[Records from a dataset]
........
$ cat src/hdl/gb_bus_pkg.sv
package gb_bus_pkg;

    // Number of wait states added to every I/O access
    localparam int IO_WAIT = 2;

    // The RAM is 1 KiB, addressed by the low bits of the raw view
    localparam int RAM_AW = 10;

    // I/O register file on page FF
    localparam int IO_REGS = 16;
    localparam int IO_AW = $clog2(IO_REGS);
    localparam logic [7:0] IO_PAGE = 8'hFF;

    // Width of the wait-state counter, wide enough to hold IO_WAIT
    localparam int WAIT_CW = $clog2(IO_WAIT + 1);

    // Bus operation requested by the requester
    typedef enum logic [2:0] {
        OP_FETCH  = 3'd0,
        OP_MEM_RD = 3'd1,
        OP_MEM_WR = 3'd2,
        OP_IO_RD  = 3'd3,
        OP_IO_WR  = 3'd4
    } bus_op_e;

    // T-state of the running bus cycle, idle between cycles
    typedef enum logic [1:0] {
        TS_IDLE = 2'd0,
        TS_T1   = 2'd1,
        TS_T2   = 2'd2,
        TS_T3   = 2'd3
    } tstate_e;

    // I/O view of the address: high byte is the page, low byte the register
    typedef struct packed {
        logic [7:0] page;
        logic [7:0] index;
    } bus_io_addr_t;

    // Memory cycles use the raw address, I/O cycles decode page and index
    typedef union packed {
        logic [15:0]  raw;
        bus_io_addr_t io;
    } bus_addr_u;

    typedef struct packed {
        bus_op_e    op;
        bus_addr_u  addr;
        logic [7:0] wdata;
    } bus_req_t;

    typedef struct packed {
        logic [7:0] rdata;
    } bus_rsp_t;

    // All strobes are active low
    typedef struct packed {
        logic m1_n;
        logic mreq_n;
        logic iorq_n;
        logic rd_n;
        logic wr_n;
    } bus_strobe_t;

    // An opcode fetch is a memory read with m1_n on top
    function automatic logic op_is_read(bus_op_e op);
        return (op == OP_FETCH) || (op == OP_MEM_RD) || (op == OP_IO_RD);
    endfunction

    function automatic logic op_is_io(bus_op_e op);
        return (op == OP_IO_RD) || (op == OP_IO_WR);
    endfunction

endpackage
$ cat src/hdl/bus_cycle_fsm.sv
`timescale 1ns/1ns

module bus_cycle_fsm
    import gb_bus_pkg::*;
(
    input  logic     CLK_n,
    input  logic     RESET_n,
    input  logic     clken,
    input  logic     req,
    input  bus_req_t req_data,
    output logic     ack,
    output bus_rsp_t rsp,
    input  logic     wait_n,
    input  logic [7:0] rdata,
    output tstate_e  tstate,
    output bus_req_t cur
);

    logic accept;

    // A request is taken only from idle, and only once the previous ack has dropped
    assign accept = clken && (tstate == TS_IDLE) && !ack && req;

    // The request is held for the whole cycle so the requester side may settle freely
    always_ff @(posedge CLK_n) begin
        if (accept) begin
            cur <= req_data;
        end
    end

    // T-state walk, every step is qualified by the clock enable
    always_ff @(posedge CLK_n or negedge RESET_n) begin
        if (!RESET_n) begin
            tstate <= TS_IDLE;
            ack    <= 1'b0;
        end else if (clken) begin
            case (tstate)
                TS_IDLE: begin
                    // Four-phase return, ack follows req down one enabled edge later
                    if (ack) begin
                        if (!req) begin
                            ack <= 1'b0;
                        end
                    end else if (req) begin
                        tstate <= TS_T1;
                    end
                end
                TS_T1: begin
                    tstate <= TS_T2;
                end
                TS_T2: begin
                    // Wait states stretch T2 until the timer releases wait_n
                    if (wait_n) begin
                        tstate <= TS_T3;
                    end
                end
                TS_T3: begin
                    // Read data was latched on this same edge, so rsp is valid with ack
                    tstate <= TS_IDLE;
                    ack    <= 1'b1;
                end
                default: begin
                    tstate <= TS_IDLE;
                end
            endcase
        end
    end

    // Latched byte is only presented while the cycle is being acknowledged
    always_comb begin
        rsp.rdata = ack ? rdata : 8'h00;
    end

endmodule
### src/irPkg.sv
`default_nettype none

package irPkg;

  // Instruction word is opcode followed by AC, bit 0 is the MSB
  localparam int opWidth = 9;
  localparam int acWidth = 4;
  localparam int irWidth = opWidth + acWidth;

  // Dispatch RAM geometry
  localparam int dramDepth = 512;
  localparam int dramAddrBits = $clog2(dramDepth);

  // Dispatch word layout is A, B, P, J
  localparam int aWidth = 3;
  localparam int bWidth = 3;
  localparam int jWidth = 8;
  localparam int dramPBit = aWidth + bWidth;
  localparam int dramWidth = dramPBit + 1 + jWidth;

  // Datapath and diagnostic bus widths
  localparam int adWidth = 36;
  localparam int ebusWidth = 6;

  // JRST opcode, octal 254
  localparam logic [0:opWidth-1] opJrst = 9'o254;

  // Diagnostic readout selects
  typedef enum logic [2:0] {
    selNormAddrHi,
    selAddrLo,
    selAc,
    selAB,
    selTestJhi,
    selParJlo,
    selFlags,
    selCarries
  } diagSel;

endpackage

`default_nettype wire

### src/irIfs.sv
`timescale 1ns/10ps
`default_nettype none

// Instruction state published by the IR latch
interface instrIf;
  import irPkg::*;

  logic [0:irWidth-1] ir;
  logic [0:acWidth-1] ac;
  logic jrst;
  logic enIoJrst;
  logic enAc;

  modport src (output ir, ac, jrst, enIoJrst, enAc);
  modport snk (input ir, ac, jrst, enIoJrst, enAc);
endinterface


`default_nettype wire

### src/irLatch.sv
`timescale 1ns/10ps
`default_nettype none

module irLatch (
  input  logic CON,
  input  logic rstN,
  input  logic loadIr,
  input  logic mbXfer,
  input  logic [0:irPkg::adWidth-1] ad,
  input  logic [0:irPkg::irWidth-1] cacheData,
  input  logic diagLoad,
  input  logic [0:1] diagData,
  output logic ioLegal,
  output logic acEq0,
  instrIf.src instr
);
  import irPkg::*;

  logic [0:irWidth-1] irReg;
  logic [0:acWidth-1] acReg;
  logic enIoJrstReg;
  logic enAcReg;
  logic [0:irWidth-1] irNext;

  // Word source, memory buffer transfer or cache
  assign irNext = mbXfer ? ad[0:irWidth-1] : cacheData;

  always_ff @(posedge CON) begin
    if (!rstN) begin
      irReg <= '0;
      acReg <= '0;
    end else if (loadIr) begin
      irReg <= irNext;
      // AC only latched when enabled by diagnostics
      acReg <= enAcReg ? irNext[opWidth:irWidth-1] : '0;
    end
  end

  // Diagnostic enables
  always_ff @(posedge CON) begin
    if (!rstN) begin
      enIoJrstReg <= 1'b0;
      enAcReg <= 1'b0;
    end else if (diagLoad) begin
      enIoJrstReg <= diagData[0];
      enAcReg <= diagData[1];
    end
  end

  // Opcode decodes
  assign instr.jrst = irReg[0:opWidth-1] == opJrst;
  assign ioLegal = &irReg[3:6];
  assign acEq0 = irReg[opWidth:irWidth-1] == '0;

  assign instr.ir = irReg;
  assign instr.ac = acReg;
  assign instr.enIoJrst = enIoJrstReg;
  assign instr.enAc = enAcReg;

  // Instruction fetch and diagnostic load come from exclusive microcode steps
  loadExclusive: assert property (@(posedge CON) disable iff (!rstN)
    !(loadIr && diagLoad));

endmodule

`default_nettype wire

### src/flat_wrapper.sv
// flat-port wrapper written by rule: the top's interface ports become plain ports
module irLatch_flat import irPkg::*;
  (CON, rstN, loadIr, mbXfer, ad, cacheData, diagLoad, diagData, ioLegal, acEq0, instr_ir, instr_ac, instr_jrst, instr_enIoJrst, instr_enAc);
  instrIf instr_i ();
  input  logic CON;
  input  logic rstN;
  input  logic loadIr;
  input  logic mbXfer;
  input  logic [0:irPkg::adWidth-1] ad;
  input  logic [0:irPkg::irWidth-1] cacheData;
  input  logic diagLoad;
  input  logic [0:1] diagData;
  output logic ioLegal;
  output logic acEq0;
  output wire logic [$bits(instr_i.ir)-1:0] instr_ir;
  output wire logic [$bits(instr_i.ac)-1:0] instr_ac;
  output wire logic [$bits(instr_i.jrst)-1:0] instr_jrst;
  output wire logic [$bits(instr_i.enIoJrst)-1:0] instr_enIoJrst;
  output wire logic [$bits(instr_i.enAc)-1:0] instr_enAc;
  assign instr_ir = instr_i.ir;
  assign instr_ac = instr_i.ac;
  assign instr_jrst = instr_i.jrst;
  assign instr_enIoJrst = instr_i.enIoJrst;
  assign instr_enAc = instr_i.enAc;
  irLatch u_core (.CON(CON), .rstN(rstN), .loadIr(loadIr), .mbXfer(mbXfer), .ad(ad), .cacheData(cacheData), .diagLoad(diagLoad), .diagData(diagData), .ioLegal(ioLegal), .acEq0(acEq0), .instr(instr_i));
endmodule
`config.mk`:
```
export PLATFORM = sky130hd
export DESIGN_NAME = irTest_flat
export DESIGN_NICKNAME = d
export VERILOG_FILES = /design/src/irPkg.sv /design/src/irIfs.sv /design/src/irTest.sv /design/src/flat_wrapper.sv
export SDC_FILE = /design/constraint.sdc
export NUM_CORES = 1
export LEC_CHECK = 0
export BUFFER_PORTS_ARGS = -buffer_cell sky130_fd_sc_hd__clkbuf_2
export CORE_UTILIZATION = 34
export DETAILED_ROUTE_END_ITERATION = 8
export PLACE_DENSITY = 0.93
export SYNTH_ARGS = -nofsm -noshare
export SYNTH_HDL_FRONTEND = slang
export SYNTH_SLANG_ARGS = --single-unit
export TNS_END_PERCENT = 5
```
`constraint.sdc`:
```
create_clock -name vclk -period 5
set_input_delay 0.25 -clock vclk [all_inputs]
set_output_delay 0.25 -clock vclk [all_outputs]
set_load 0.1 [all_outputs]
```
--- src/drive_pwm.sv ---
////////////////////////////////////////
// Neutral-centred drive pulse. Commands apply from the next frame start,
// output trails phase by one clock.
////////////////////////////////////////
`include "subsys_config.svh"

module drive_pwm import subsys_pkg::*; (
    input  logic        clock,
    input  logic        reset_n,
    input  timebase_t   timebase,           // Shared timebase
    input  drive_word_u cmd,                // Live register value
    output logic        pwm_signal          // Drive pulse
);

    localparam int W = `FRAME_BITS;

    drive_word_u  cmd_q;                    // Command held for the frame
    drive_word_u  cmd_live;                 // Command in force this clock
    logic [W-1:0] offset;                   // Gain times magnitude
    logic [W-1:0] width;                    // Pulse width in ticks

    // New command takes over on the frame start clock itself
    assign cmd_live = timebase.frame_start ? cmd : cmd_q;
    assign offset   = W'(`DRIVE_GAIN * cmd_live.fields.magnitude);

    always_comb begin
        if (cmd_live.fields.direction) begin
            width = W'(`DRIVE_NEUTRAL) + offset;    // Forward, wider pulse
        end else begin
            width = W'(`DRIVE_NEUTRAL) - offset;    // Reverse, narrower pulse
        end
    end

    always_ff @(posedge clock or negedge reset_n) begin
        if (!reset_n) begin
            cmd_q      <= '0;
            pwm_signal <= 1'b0;
        end else begin
            cmd_q      <= cmd_live;
            pwm_signal <= cmd_live.fields.enable && (timebase.phase < width);
        end
    end

endmodule
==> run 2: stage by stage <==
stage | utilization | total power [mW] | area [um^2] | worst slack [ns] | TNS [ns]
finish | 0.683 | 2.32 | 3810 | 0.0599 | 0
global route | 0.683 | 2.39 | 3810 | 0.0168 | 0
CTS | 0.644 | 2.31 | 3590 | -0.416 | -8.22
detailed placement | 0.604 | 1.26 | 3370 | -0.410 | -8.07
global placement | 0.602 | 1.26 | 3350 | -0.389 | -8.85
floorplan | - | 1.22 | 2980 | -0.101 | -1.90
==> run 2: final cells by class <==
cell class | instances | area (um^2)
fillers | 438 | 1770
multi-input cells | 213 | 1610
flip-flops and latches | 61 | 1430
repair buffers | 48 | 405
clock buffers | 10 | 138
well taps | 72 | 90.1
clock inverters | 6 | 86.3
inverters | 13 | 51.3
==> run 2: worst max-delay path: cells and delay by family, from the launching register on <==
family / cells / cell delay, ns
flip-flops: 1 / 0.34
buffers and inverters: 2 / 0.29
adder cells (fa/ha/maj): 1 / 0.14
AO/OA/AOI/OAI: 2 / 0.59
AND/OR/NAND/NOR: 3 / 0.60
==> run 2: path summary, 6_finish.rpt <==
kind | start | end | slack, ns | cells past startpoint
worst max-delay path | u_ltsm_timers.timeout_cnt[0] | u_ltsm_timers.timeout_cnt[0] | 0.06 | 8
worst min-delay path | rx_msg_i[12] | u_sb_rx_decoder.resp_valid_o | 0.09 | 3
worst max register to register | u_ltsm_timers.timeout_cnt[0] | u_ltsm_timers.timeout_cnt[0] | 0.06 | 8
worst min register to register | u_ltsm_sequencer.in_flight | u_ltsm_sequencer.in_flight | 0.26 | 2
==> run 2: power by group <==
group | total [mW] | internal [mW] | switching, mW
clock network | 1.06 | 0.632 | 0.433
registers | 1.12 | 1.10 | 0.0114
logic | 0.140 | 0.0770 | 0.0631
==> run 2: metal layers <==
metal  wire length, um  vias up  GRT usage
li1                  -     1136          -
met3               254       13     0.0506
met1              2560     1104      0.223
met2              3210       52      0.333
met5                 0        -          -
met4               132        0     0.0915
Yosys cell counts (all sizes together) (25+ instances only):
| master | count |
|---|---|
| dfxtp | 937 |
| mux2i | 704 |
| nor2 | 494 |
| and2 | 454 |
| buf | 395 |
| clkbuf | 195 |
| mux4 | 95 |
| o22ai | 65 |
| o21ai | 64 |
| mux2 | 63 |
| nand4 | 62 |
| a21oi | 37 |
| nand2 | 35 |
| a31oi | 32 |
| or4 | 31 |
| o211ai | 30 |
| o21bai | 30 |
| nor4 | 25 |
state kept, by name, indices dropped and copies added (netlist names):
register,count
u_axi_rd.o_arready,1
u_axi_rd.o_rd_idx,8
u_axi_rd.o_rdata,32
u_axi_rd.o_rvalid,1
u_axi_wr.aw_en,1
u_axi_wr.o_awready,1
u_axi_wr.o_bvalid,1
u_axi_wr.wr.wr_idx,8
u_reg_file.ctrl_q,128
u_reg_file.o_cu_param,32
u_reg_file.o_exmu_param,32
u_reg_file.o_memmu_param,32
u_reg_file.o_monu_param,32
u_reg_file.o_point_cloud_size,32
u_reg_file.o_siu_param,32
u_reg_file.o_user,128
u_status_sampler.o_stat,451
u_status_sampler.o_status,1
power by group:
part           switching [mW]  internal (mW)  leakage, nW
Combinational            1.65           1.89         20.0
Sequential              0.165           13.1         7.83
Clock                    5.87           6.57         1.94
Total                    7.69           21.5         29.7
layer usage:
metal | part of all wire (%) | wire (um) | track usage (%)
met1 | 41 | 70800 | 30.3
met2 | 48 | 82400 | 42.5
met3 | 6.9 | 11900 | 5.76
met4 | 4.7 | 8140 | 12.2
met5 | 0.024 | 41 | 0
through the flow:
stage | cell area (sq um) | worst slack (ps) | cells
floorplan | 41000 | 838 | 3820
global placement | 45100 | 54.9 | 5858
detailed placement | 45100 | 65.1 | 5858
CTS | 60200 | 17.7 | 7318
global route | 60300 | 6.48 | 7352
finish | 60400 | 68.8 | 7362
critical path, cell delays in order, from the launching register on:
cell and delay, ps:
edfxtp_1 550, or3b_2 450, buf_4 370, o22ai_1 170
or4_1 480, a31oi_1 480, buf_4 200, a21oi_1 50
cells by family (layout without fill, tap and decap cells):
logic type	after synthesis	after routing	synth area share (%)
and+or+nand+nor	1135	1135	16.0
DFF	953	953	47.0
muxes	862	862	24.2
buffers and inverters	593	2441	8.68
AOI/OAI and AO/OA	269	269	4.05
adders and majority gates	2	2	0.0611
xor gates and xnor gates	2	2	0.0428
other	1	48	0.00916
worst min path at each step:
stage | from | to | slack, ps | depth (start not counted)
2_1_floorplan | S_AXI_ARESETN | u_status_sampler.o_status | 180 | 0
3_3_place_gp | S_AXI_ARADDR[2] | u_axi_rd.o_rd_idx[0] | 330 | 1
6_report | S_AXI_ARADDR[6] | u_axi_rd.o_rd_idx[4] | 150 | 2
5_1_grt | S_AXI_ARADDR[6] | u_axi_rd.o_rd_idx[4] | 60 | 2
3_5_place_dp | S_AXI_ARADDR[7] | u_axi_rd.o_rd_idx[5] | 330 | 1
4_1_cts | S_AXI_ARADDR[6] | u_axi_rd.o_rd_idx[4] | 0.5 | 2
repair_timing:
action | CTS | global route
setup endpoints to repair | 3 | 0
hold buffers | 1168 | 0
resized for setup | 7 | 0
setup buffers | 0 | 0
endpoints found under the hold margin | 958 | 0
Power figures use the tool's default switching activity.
===== src/hw/issue_split.sv =====
// Issue stage
// Registers an accepted instruction pair into the two lanes.
// A pair whose second instruction reads the first one's result
// is issued as two single instructions on consecutive cycles.

`timescale 1ns/1ps

module issue_split import core_cfg_pkg::*; import isa_pkg::*; (
    input  logic   clk,
    input  logic   arst_n_i,
    input  logic   pair_valid_i,
    input  word_t  pc_i,
    input  word_t  inst1_i,
    input  word_t  inst2_i,
    output logic   pair_ready_o,
    output issue_t issue1_o,
    output issue_t issue2_o
);

    // Register written by an instruction, zero if none
    function automatic reg_addr_t dest_of(word_t inst);
        reg_addr_t dest;
        dest = '0;
        case (opcode_e'(inst[31:26]))
            SPECIAL: begin
                case (funct_e'(inst[5:0]))
                    ADDU, SUBU, AND, OR, XOR, NOR, SLT, SLTU, SLL, SRL: dest = inst[15:11];
                    default: dest = '0;
                endcase
            end
            ADDIU, ANDI, ORI, XORI, LUI: dest = inst[20:16];
            default: dest = '0;
        endcase
        return dest;
    endfunction

    issue_t    issue1_q, issue2_q, defer_q;
    issue_t    slot1, slot2;
    reg_addr_t dest1;
    logic      rtype2;
    logic      split;

    assign slot1 = '{valid: 1'b1, pc: pc_i, inst: inst1_i};
    assign slot2 = '{valid: 1'b1, pc: pc_i + word_t'(4), inst: inst2_i};

    // RAW hazard inside the pair
    assign dest1  = dest_of(inst1_i);
    assign rtype2 = opcode_e'(inst2_i[31:26]) == SPECIAL;
    assign split  = (dest1 != '0) &&
                    ((inst2_i[25:21] == dest1) || (rtype2 && inst2_i[20:16] == dest1));

    always_ff @(posedge clk or negedge arst_n_i) begin
        if (!arst_n_i) begin
            issue1_q <= '0;
            issue2_q <= '0;
            defer_q  <= '0;
        end else if (defer_q.valid) begin
            // Second half of a split pair, lane 1 idles
            issue1_q.valid <= 1'b0;
            issue2_q       <= defer_q;
            defer_q.valid  <= 1'b0;
        end else if (pair_valid_i) begin
            issue1_q <= slot1;
            if (split) begin
                issue2_q.valid <= 1'b0;
                defer_q        <= slot2;
            end else begin
                issue2_q <= slot2;
            end
        end else begin
            issue1_q.valid <= 1'b0;
            issue2_q.valid <= 1'b0;
        end
    end

    assign pair_ready_o = !defer_q.valid;
    assign issue1_o     = issue1_q;
    assign issue2_o     = issue2_q;

endmodule
**src/logic/neuro_cfg.svh**
```systemverilog
`ifndef NEURO_CFG_SVH
`define NEURO_CFG_SVH

// neuron and axon addressing
`define NEURON_CNT_W 6
`define NEURON_CNT (1 << `NEURON_CNT_W)
`define AXON_CNT_W 6
`define AXON_CNT (1 << `AXON_CNT_W)

// parameter values and learning window
`define DSIZE 16
`define STDP_WIN_W 8

// noc flit: header, vc, payload
`define HDR_W 2
`define PAYLOAD_W 32
`define FLIT_W 38

// readback word, wide enough for a zero-extended config word
`define RD_DATA_W 48

// timestep length in neuron_clk cycles
`define TIMESTEP_CYCLES 64

`endif

```
**src/logic/timestep_timer.sv**
```systemverilog
`timescale 1ns/1ps
`include "neuro_cfg.svh"

module timestep_timer
(
	input  logic neuron_clk,
	input  logic neuron_rst,
	output logic tick_o
);

	localparam int CNT_W = $clog2(`TIMESTEP_CYCLES);

	logic [CNT_W-1:0] cycle_cnt;

	assign tick_o = (cycle_cnt == CNT_W'(`TIMESTEP_CYCLES - 1));

	// wraps at the end of each timestep
	always_ff @(posedge neuron_clk or negedge neuron_rst)
	begin
		if (!neuron_rst)
			cycle_cnt <= '0;
		else if (tick_o)
			cycle_cnt <= '0;
		else
			cycle_cnt <= cycle_cnt + 1'b1;
	end

endmodule

```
........
## Goal of the exercise
Output, from the data above, the lines from the line with "register,count" to the line with "worst min path" exactly as they stand, both ends included and nothing else.

## Solution for this task
register,count
u_axi_rd.o_arready,1
u_axi_rd.o_rd_idx,8
u_axi_rd.o_rdata,32
u_axi_rd.o_rvalid,1
u_axi_wr.aw_en,1
u_axi_wr.o_awready,1
u_axi_wr.o_bvalid,1
u_axi_wr.wr.wr_idx,8
u_reg_file.ctrl_q,128
u_reg_file.o_cu_param,32
u_reg_file.o_exmu_param,32
u_reg_file.o_memmu_param,32
u_reg_file.o_monu_param,32
u_reg_file.o_point_cloud_size,32
u_reg_file.o_siu_param,32
u_reg_file.o_user,128
u_status_sampler.o_stat,451
u_status_sampler.o_status,1
power by group:
part           switching [mW]  internal (mW)  leakage, nW
Combinational            1.65           1.89         20.0
Sequential              0.165           13.1         7.83
Clock                    5.87           6.57         1.94
Total                    7.69           21.5         29.7
layer usage:
metal | part of all wire (%) | wire (um) | track usage (%)
met1 | 41 | 70800 | 30.3
met2 | 48 | 82400 | 42.5
met3 | 6.9 | 11900 | 5.76
met4 | 4.7 | 8140 | 12.2
met5 | 0.024 | 41 | 0
through the flow:
stage | cell area (sq um) | worst slack (ps) | cells
floorplan | 41000 | 838 | 3820
global placement | 45100 | 54.9 | 5858
detailed placement | 45100 | 65.1 | 5858
CTS | 60200 | 17.7 | 7318
global route | 60300 | 6.48 | 7352
finish | 60400 | 68.8 | 7362
critical path, cell delays in order, from the launching register on:
cell and delay, ps:
edfxtp_1 550, or3b_2 450, buf_4 370, o22ai_1 170
or4_1 480, a31oi_1 480, buf_4 200, a21oi_1 50
cells by family (layout without fill, tap and decap cells):
logic type	after synthesis	after routing	synth area share (%)
and+or+nand+nor	1135	1135	16.0
DFF	953	953	47.0
muxes	862	862	24.2
buffers and inverters	593	2441	8.68
AOI/OAI and AO/OA	269	269	4.05
adders and majority gates	2	2	0.0611
xor gates and xnor gates	2	2	0.0428
other	1	48	0.00916
worst min path at each step:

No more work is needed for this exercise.